[Saved entries]
- Opening Delimiter -

==> config.mk <==
export PLATFORM = sky130hd
export DESIGN_NAME = scba_front
export DESIGN_NICKNAME = d
export VERILOG_FILES = /design/src/hdl/scba_pkg.sv /design/src/hdl/scba_front.sv
export SDC_FILE = /design/constraint.sdc
export NUM_CORES = 1
export LEC_CHECK = 0
export BUFFER_PORTS_ARGS = -buffer_cell sky130_fd_sc_hd__buf_2
export CAP_MARGIN = 5
export CORE_AREA = 4 4 41 43
export DETAILED_ROUTE_END_ITERATION = 10
export DIE_AREA = 0 0 45 47
export PLACE_DENSITY = 0.75
export SETUP_SLACK_MARGIN = 0.1
export SLEW_MARGIN = 20
export SYNTH_ARGS = -nofsm -noshare
export SYNTH_HDL_FRONTEND = slang
export SYNTH_SLANG_ARGS = --single-unit
==> constraint.sdc <==
create_clock -name vclk -period 1.1
set_input_delay 0.11 -clock vclk [all_inputs]
set_output_delay 0.11 -clock vclk [all_outputs]
set_load 0.1 [all_outputs]
==> src/hdl/scba_pkg.sv <==
`timescale 1ns / 1ps
// ----------------------------------------------------------------------------
// Size-class block allocator package
// Shared widths, operation and status codes, and the command word that the
// front end hands to the back end through the queue.
// ----------------------------------------------------------------------------
package scba_pkg;

    localparam int unsigned HANDLE_W     = 10;
    localparam int unsigned HANDLE_SPACE = 1 << HANDLE_W;
    localparam int unsigned CLASS_MAX    = 8;
    localparam int unsigned CLASS_W      = 3;
    localparam int unsigned CLS_W        = 11;
    localparam int unsigned REQ_W        = 20;
    localparam int unsigned STATUS_W     = 3;
    localparam int unsigned LINK_W       = HANDLE_W + 1;
    localparam int unsigned QUEUE_DEPTH  = 2;

    typedef enum logic [1:0] {
        OP_ALLOC,
        OP_FREE,
        OP_TOO_LARGE,
        OP_NOT_POOL
    } op_t;

    typedef enum logic [STATUS_W-1:0] {
        ST_GRANTED   = 3'd0,
        ST_TOO_LARGE = 3'd1,
        ST_EMPTY     = 3'd2,
        ST_FREED     = 3'd3,
        ST_NOT_POOL  = 3'd4
    } status_t;

    typedef struct packed {
        op_t                 op;
        logic [CLASS_W-1:0]  cls;
        logic [HANDLE_W-1:0] handle;
        logic [CLS_W-1:0]    bytes;
    } cmd_t;

endpackage

==> src/hdl/scba_front.sv <==
`timescale 1ns / 1ps
// ----------------------------------------------------------------------------
// Request front end
// Accepts request transactions and classifies them: size class of an
// allocation, owning class of a freed handle, and the rounded block size.
// ----------------------------------------------------------------------------
module scba_front
    import scba_pkg::*;
#(
    parameter int unsigned                       CLASS_COUNT    = 8,
    parameter int unsigned                       SMALLEST_BLOCK = 8,
    parameter logic [CLASS_MAX*CLS_W-1:0]        CLS_BASE       = '0,
    parameter logic [CLASS_MAX*CLS_W-1:0]        CLS_BLOCKS     = '0
) (
    input  logic                s_valid,
    output logic                s_ready,
    input  logic                s_func,
    input  logic [REQ_W-1:0]    s_request_bytes,
    input  logic [HANDLE_W-1:0] s_block_handle,
    input  logic                init_done,
    output logic                push_valid,
    input  logic                push_ready,
    output cmd_t                push_data
);

    logic               alloc_found, free_found;
    logic [CLASS_W-1:0] alloc_cls, free_cls, sel_cls;
    logic [31:0]        sel_bytes;
    logic [CLS_W-1:0]   base;
    logic [CLS_W-1:0]   blocks;

    assign s_ready    = init_done && push_ready;
    assign push_valid = s_valid && init_done;

    always_comb begin
        alloc_found = 1'b0;
        alloc_cls   = '0;
        free_found  = 1'b0;
        free_cls    = '0;
        base        = '0;
        blocks      = '0;
        for (int c = CLASS_MAX - 1; c >= 0; c--) begin
            if ((c < CLASS_COUNT) &&
                ({12'd0, s_request_bytes} < (32'(SMALLEST_BLOCK) << c))) begin
                alloc_found = 1'b1;
                alloc_cls   = CLASS_W'(c);
            end
        end
        for (int c = CLASS_MAX - 1; c >= 0; c--) begin
            base   = CLS_BASE[c*CLS_W +: CLS_W];
            blocks = CLS_BLOCKS[c*CLS_W +: CLS_W];
            if (({1'b0, s_block_handle} >= base) &&
                ({2'b0, s_block_handle} < ({1'b0, base} + {1'b0, blocks}))) begin
                free_found = 1'b1;
                free_cls   = CLASS_W'(c);
            end
        end
    end

    always_comb begin
        sel_cls   = s_func ? free_cls : alloc_cls;
        sel_bytes = 32'(SMALLEST_BLOCK) << sel_cls;
        push_data.handle = s_block_handle;
        push_data.cls    = sel_cls;
        push_data.bytes  = sel_bytes[CLS_W-1:0];
        if (!s_func) begin
            push_data.op = alloc_found ? OP_ALLOC : OP_TOO_LARGE;
        end else begin
            push_data.op = free_found ? OP_FREE : OP_NOT_POOL;
        end
    end

endmodule

### Yosys cells after proc, flatten, opt, wreduce, memory -nomap -nowiden

Cells that the tools add are included.

| operators by class | value |
|---|---|
| $lt $le $gt $ge | 8 |
| shifts and indexed selects | 1 |
| muxes and demuxes | 19 |
| reduce and logical (&&, ||, !) cells | 2 |

Operators with widths:

| kind | count |
|---|---|
| $mux W3 | 9 |
| $lt A20 B10 Y1 const B | 1 |
| $lt A20 B11 Y1 const B | 1 |
| $lt A20 B4 Y1 const B | 1 |
| $lt A20 B5 Y1 const B | 1 |
| $lt A20 B6 Y1 const B | 1 |
| $lt A20 B7 Y1 const B | 1 |
| $lt A20 B8 Y1 const B | 1 |
| $lt A20 B9 Y1 const B | 1 |
| $shl A4 B3 Y11 const A | 1 |
| $mux W1 | 8 |
| $mux W2 | 2 |
| $logic_and A1 B1 Y1 | 2 |

| word-level totals | value |
|---|---|
| register bits after elaboration | 0 |
| bits of input ports | 34 |
| output and inout bits | 28 |
| word-level logic and storage cells | 30 |

### Depth between registers and ports, before layout

Gate-level depths: netlist of the first run.

| logic depth | value |
|---|---|
| word-level depth | 11 |
| depth in mapped cells | 3 |
| mapped depth without buffers | 3 |

### Least setup slack after synthesis of the first run

No wires, ideal clock.

| timing path | value |
|---|---|
| kind | input -> output |
| start | input s_request_bytes[15] |
| end | output push_data[8] (netlist bit) |
| arrival time | 4038 ps |
| data required time | 990 ps |
| slack | -3048 ps |
| stages | 3 |
| buffers on the path | 0 |
| cell sequence | nor4_2 nand3_2 nor4_1 |

RTL lines:

| element | line | source |
|---|---|---|
| start: declaration | scba_front.sv:18 | `input logic [REQ_W-1:0] s_request_bytes,` |
| end: declaration | scba_front.sv:23 | `output cmd_t push_data` |

==> summary.md, run 1 <==
| Metric | Value |
|---|---|
| Peak VDD IR | `0.204 mV` |
| Global Route met1 Usage | `16.0%` |
| Core region area | `0.00130 mm²` |
| Start point of the critical path | `s_func` |
| Final net count | `123` |
| FF+latch count | `0` |
| Number of global-route vias before repair | `580` |
| Number of buffers added on ports | `36` |
| Tot GR Track Use | `16.9%` |
| Kind of critical path | `in -> out` |
| Ys Warns | `0` |
| Setup TNS | `-3690 ps` |
| Endpoint kind of the worst setup timing path | `output pin` |
| Pin count of the biggest net entering global routing | `6` |
| HPWL after detailed placement | `1.36 mm` |
| Die H | `47 µm` |
| Result of the run | `finished with violations` |
| Unrepaired setup endpoints after global routing | `true` |
| X dimension of the die | `45 µm` |
| Critical path's largest stage delay | `about 290 ps` |
| Ordered list of cells on the worst path | `buf_8 > nor4_4 > buf_4 > nand3_4 > buf_6 > nor3b_4 > buf_12` |
| DRC viols | `0` |
| Wire length of the first global-routing pass | `roughly 2.6 mm` |
| Cts-stage hold buffer count | `0` |
| Max FO, Critical Path | `5` |
| Count of maximum capacitance violations | `0` |
| Power density relative to cell area | `303 mW/mm²` |
| Cell type with the largest total area after synthesis | `buf_4` |
| Number of endpoints with negative hold slack in the final report | `0` |
| WL per Instance | `16.2 µm` |
| Library cell contributing the largest single delay on the critical path | `nor4_4` |
| Number of top-level pins | `62` |
| Sequential cell area | `0 µm²` |
| Overflow left after global routing | `0` |
| Type of the worst min-delay path | `in -> out` |
| Initial antenna violation count | `0` |
| Proportion of layout cells with a drive suffix above 1 | `about 83%` |
| Die area | `0.00212 mm²` |
| Worst Path Buf+Inv | `4` |
| Starting density of the core | `23.1%` |
| Post-route worst setup slack | `-378 ps` |
| Global Route met3 Usage | `1.53%` |
| Total wire length after detailed routing | `1.65 mm` |
| Top area cells in the synthesized netlist | `buf_4 (35%), nor4_2 (13%), nor2_1 (6.3%)` |
| Final-layout worst hold slack | `220 ps` |
| Total leakage power | `0.396 nW` |
| Sequential fraction of the synthesis area | `0%` |
| Count of clock-net buffers in the final layout | `0` |
| Worst setup SP type | `primary input` |
| Most frequently used cell type in the post-synthesis netlist | `buf_4` |
| Violated checks | `negative setup slack` |
| Via density per instance | `5.00` |
| Via count | `510` |
| Global route hottest layer | `met2` |
| Share of Yosys cell area claimed by the top area cell type | `35.0%` |
| Detailed router's first-iteration violation count | `7` |
| Family with the most delay on the worst path | `buffers and inverters` |
| Top cells by count, synth | `buf_4 (14), nor2_1 (5), nor3_1 (3), nor4_1 (3), nor4_2 (3)` |
| Endpoints failing setup | `12` |
| Required time reported for the critical path endpoint | `slightly below 1000 ps` |
| First-pass detailed-route iteration total | `4` |
| Arrival time reported for the critical path endpoint | `roughly 1400 ps` |
| Number of unique standard cell types used by synthesis | `19` |
| Syn-to-layout area delta | `212%` |
| Area of the mapped netlist | `~300 µm²` |
| Count of mapped cells out of synthesis | `45` |
| Number of pins exceeding their max-slew limit in the final report | `0` |
| Met2 layer usage reported by global route | `between 30% and 40%` |
| Minimum clock period | `1480 ps` |
| Post-route ant nets | `0` |
| Start point of the worst min-delay path | `s_block_handle[2]` |
| Average cell area after synthesis | `6.67 µm²` |
| Maximum operating frequency | `0.677 GHz` |
| Final estimated routing congestion in global placement | `~0.7` |
| Number of rows created at floorplan | `13` |
| Crit share post-route | `134%` |
| Count of antenna diodes in the layout | `0` |
[final timing paths]
| path | endpoint | cells past startpoint |
|---|---|---|
| hold / removal | push_data[13] | 0 |
| setup / recovery | push_data[9] | 7 |
[metrics by stage]
| stage | setup slack, ps | instances | total power (W) | utilization, % | area [µm²] |
|---|---|---|---|---|---|
| final | -378 | 102 | 0.000284 | 72.0 | 937 |
| after global routing | -424 | 102 | 0.000297 | 72.0 | 937 |
| after CTS | -342 | 101 | 0.000282 | 70.5 | 917 |
| after detailed placement | -487 | 100 | 0.000264 | 64.2 | 836 |
| after global placement | -397 | 100 | 0.000253 | 64.2 | 836 |
| after floorplan | -1100 | 47 | 0.000315 | - | 442 |
[timing repair]
item                                    CTS  global route
buffers inserted                          1             1
gates resized for setup                  18             3
pin swaps                                 7             3
endpoints found under the setup margin   12            12
[cell families (layout without fill, tap and decap cells)]
group | Yosys count | count (layout) | synth area share (%)
buffers and inverters | 16 | 56 | 37.5
and+or+nand+nor | 22 | 22 | 47.5
other | 1 | 3 | 1.25
AOI/OAI and AO/OA | 6 | 6 | 13.8
[placed cells by master (no fill, tap or decap)]
master / n
inv_1: 2
conb_1: 3
a221o_2: 1
nor3_2: 1
nor3_4: 2
and2_1: 2
buf_2: 18
buf_12: 13
or3_1: 1
nor2_2: 1
nor3b_4: 1
buf_6: 4
buf_8: 2
buf_4: 17
nor2_1: 3
a221oi_1: 1
a21oi_4: 2
o21ai_0: 1
nor4_4: 6
nand3_4: 1
nor2_4: 1
o21bai_2: 1
nand2b_4: 1
nand2_1: 1
nand4_1: 1
[where the power goes]
group | switching, W | internal, W
Sequential | 0 | 0
Combinational | 0.000180 | 0.000104
Clock | 0 | 0
[layout make-up]
class,count,area [µm²]
well taps,15,18.8
multi-input cells,31,358
inverters,2,7.51
fillers,92,364
repair buffers,54,553
[per-layer routing]
metal,vias to the layer above,part of all wire (%)
met3,8,8.5
met2,30,58
met4,0,5.3
met5,-,0
li1,230,-
met1,242,29
(Power assumes the default switching activity.)
==> run 2, diff against run 1 <==
--- a/config.mk
+++ b/config.mk
@@ -11,6 +11,7 @@
 export DETAILED_ROUTE_END_ITERATION = 10
 export DIE_AREA = 0 0 45 47
 export PLACE_DENSITY = 0.75
+export RECOVER_POWER = 25
 export SETUP_SLACK_MARGIN = 0.1
 export SLEW_MARGIN = 20
 export SYNTH_ARGS = -nofsm -noshare
==> constraint.sdc (replaced) <==
create_clock -name vclk -period 1.6
set_input_delay 0.16 -clock vclk [all_inputs]
set_output_delay 0.16 -clock vclk [all_outputs]
set_load 0.1 [all_outputs]
==> summary.md, run 2 (synthesis results as in run 1) <==
| Metric | Value |
|---|---|
| Final net count | `117` |
| Proportion of layout cells with a drive suffix above 1 | `about 83%` |
| Arrival time reported for the critical path endpoint | `around 1400 ps` |
| Number of endpoints with negative hold slack in the final report | `0` |
| Most common cell after layout, fill and taps aside | `buf_2` |
| Kind of critical path | `in -> out` |
| Ordered list of cells on the worst path | `buf_8 > nor4_4 > buf_4 > nand3_4 > buf_6 > nor3b_4 > buf_12` |
| Starting density of the core | `between 20% and 30%` |
| Peak VDD IR | `0.110 mV` |
| Number of rows created at floorplan | `13` |
| X dimension of the die | `45 µm` |
| Setup TNS | `0 ps` |
| Unrepaired setup endpoints after global routing | `true` |
| Number of buffers added on ports | `36` |
| Power density relative to cell area | `201 mW/mm²` |
| Sequential cell area | `0 µm²` |
| Count of placed standard cells in the final layout, fillers left out | `96` |
| Tot GR Track Use | `around 14%` |
| Post-route worst setup slack | `27.6 ps` |
| FF+latch count | `0` |
| Minimum clock period | `roughly 1600 ps` |
| Endpoint kind of the worst setup timing path | `output pin` |
| Number of pins exceeding their max-slew limit in the final report | `0` |
| Initial antenna violation count | `0` |
| Overflow left after global routing | `0` |
| Syn-to-layout area delta | `198%` |
| Post-Route Utilization | `68.8%` |
| Number of top-level pins | `62` |
| Core region area | `approximately 0.0013 mm²` |
| Final estimated routing congestion in global placement | `between 0.6 and 0.7` |
| Max FO, Critical Path | `5` |
| Endpoints failing setup | `0` |
| Pre-CTS setup slack | `-68.3 ps` |
| Number of global-route vias before repair | `approximately 500` |
| Wire length of the first global-routing pass | `2.17 mm` |
| Result of the run | `complete, no violations` |
| Most frequent cells in the layout | `buf_2 (17), buf_12 (10), buf_6 (9), buf_4 (9), nor4_4 (6)` |
| Die H | `~47 µm` |
| Required time reported for the critical path endpoint | `roughly 1400 ps` |
| Via count | `450` |
| Count of maximum capacitance violations | `0` |
| Type of the worst min-delay path | `in -> out` |
| Total leakage power | `0.366 nW` |
| Footprint of the multi-input gates | `369 µm²` |
| Count of clock-net buffers in the final layout | `0` |
| Fillers | `99` |
| Pin count of the biggest net entering global routing | `6` |
| Count of antenna diodes in the layout | `0` |
| WL per Instance | `16.3 µm` |
| Die area | `0.00212 mm²` |
| Crit share post-route | `98.3%` |
| Detailed router's first-iteration violation count | `2` |
| Cts-stage hold buffer count | `0` |
| Post-route ant nets | `0` |
| DRC viols | `0` |
| HPWL after detailed placement | `1.18 mm` |
| First-pass detailed-route iteration total | `2` |
| DP Cell Count | `95` |
| Via density per instance | `4.69` |
| Total wire length after detailed routing | `1.57 mm` |
| Worst setup SP type | `primary input` |
| Library cell contributing the largest single delay on the critical path | `nor4_4` |
| Maximum operating frequency | `around 0.64 GHz` |
| Critical path's largest stage delay | `roughly 300 ps` |
-- run 2: cell types whose count changed in the layout (fill, tap and decap cells not counted), sizes merged --
cell / change
buf: -6
-- run 2: path summary, 6_finish.rpt --
| path | startpoint | end | slack (ps) | cells past startpoint |
|---|---|---|---|---|
| max | s_request_bytes[15] | push_data[9] | 30 | 7 |
| min | s_block_handle[2] | push_data[13] | 320 | 0 |
-- run 2: final cells by class --
cell class / count / share of cell area [%]
inverter: 2 / 0.839
multi-input combinational: 31 / 41.3
tap: 15 / 2.10
timing repair buffer: 48 / 55.8
-- run 2: layer usage --
layer,vias up,part of all wire (%),GRT usage [%]
met4,0,1.7,4.68
met2,24,56,27.7
met1,204,35,15.6
met5,-,0,0
met3,2,6.5,0.766
li1,220,-,-
-- run 2: through the flow --
stage / hold WS (ps) / power, W / instance area [µm²]
6_report: 320 / 0.000180 / 895
3_3_place_gp: 321 / 0.000152 / 768
3_5_place_dp: 321 / 0.000157 / 768
2_1_floorplan: 418 / 0.000217 / 442
5_1_grt: 320 / 0.000189 / 895
4_1_cts: 321 / 0.000165 / 812
-- run 2: worst max-delay path: cells and delay by family --
kind                   cells  cell delay (ps)
buffers and inverters      4              630
AND/OR/NAND/NOR            3              620
-- run 2: repair_timing --
| action | CTS | global route |
|---|---|---|
| gates resized for setup | 11 | 18 |
| pin swaps | 7 | 9 |
| endpoints found under the setup margin | 9 | 12 |
| setup buffers | 0 | 1 |
-- run 2: power by group --
part / internal, W / switching, W / total, W
Clock: 0 / 0 / 0
Combinational: 0.0000599 / 0.000120 / 0.000180
Sequential: 0 / 0 / 0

- Closing Delimiter -

WORK INSTRUCTIONS:
Please transcribe exactly the lines above from the line that has "export BUFFER_PORTS_ARGS = -buffer_cell" up to and including the line that has "create_clock -name vclk -period 1.1"; no other line belongs in the answer.

ANSWER SECTION:
export BUFFER_PORTS_ARGS = -buffer_cell sky130_fd_sc_hd__buf_2
export CAP_MARGIN = 5
export CORE_AREA = 4 4 41 43
export DETAILED_ROUTE_END_ITERATION = 10
export DIE_AREA = 0 0 45 47
export PLACE_DENSITY = 0.75
export SETUP_SLACK_MARGIN = 0.1
export SLEW_MARGIN = 20
export SYNTH_ARGS = -nofsm -noshare
export SYNTH_HDL_FRONTEND = slang
export SYNTH_SLANG_ARGS = --single-unit
==> constraint.sdc <==
create_clock -name vclk -period 1.1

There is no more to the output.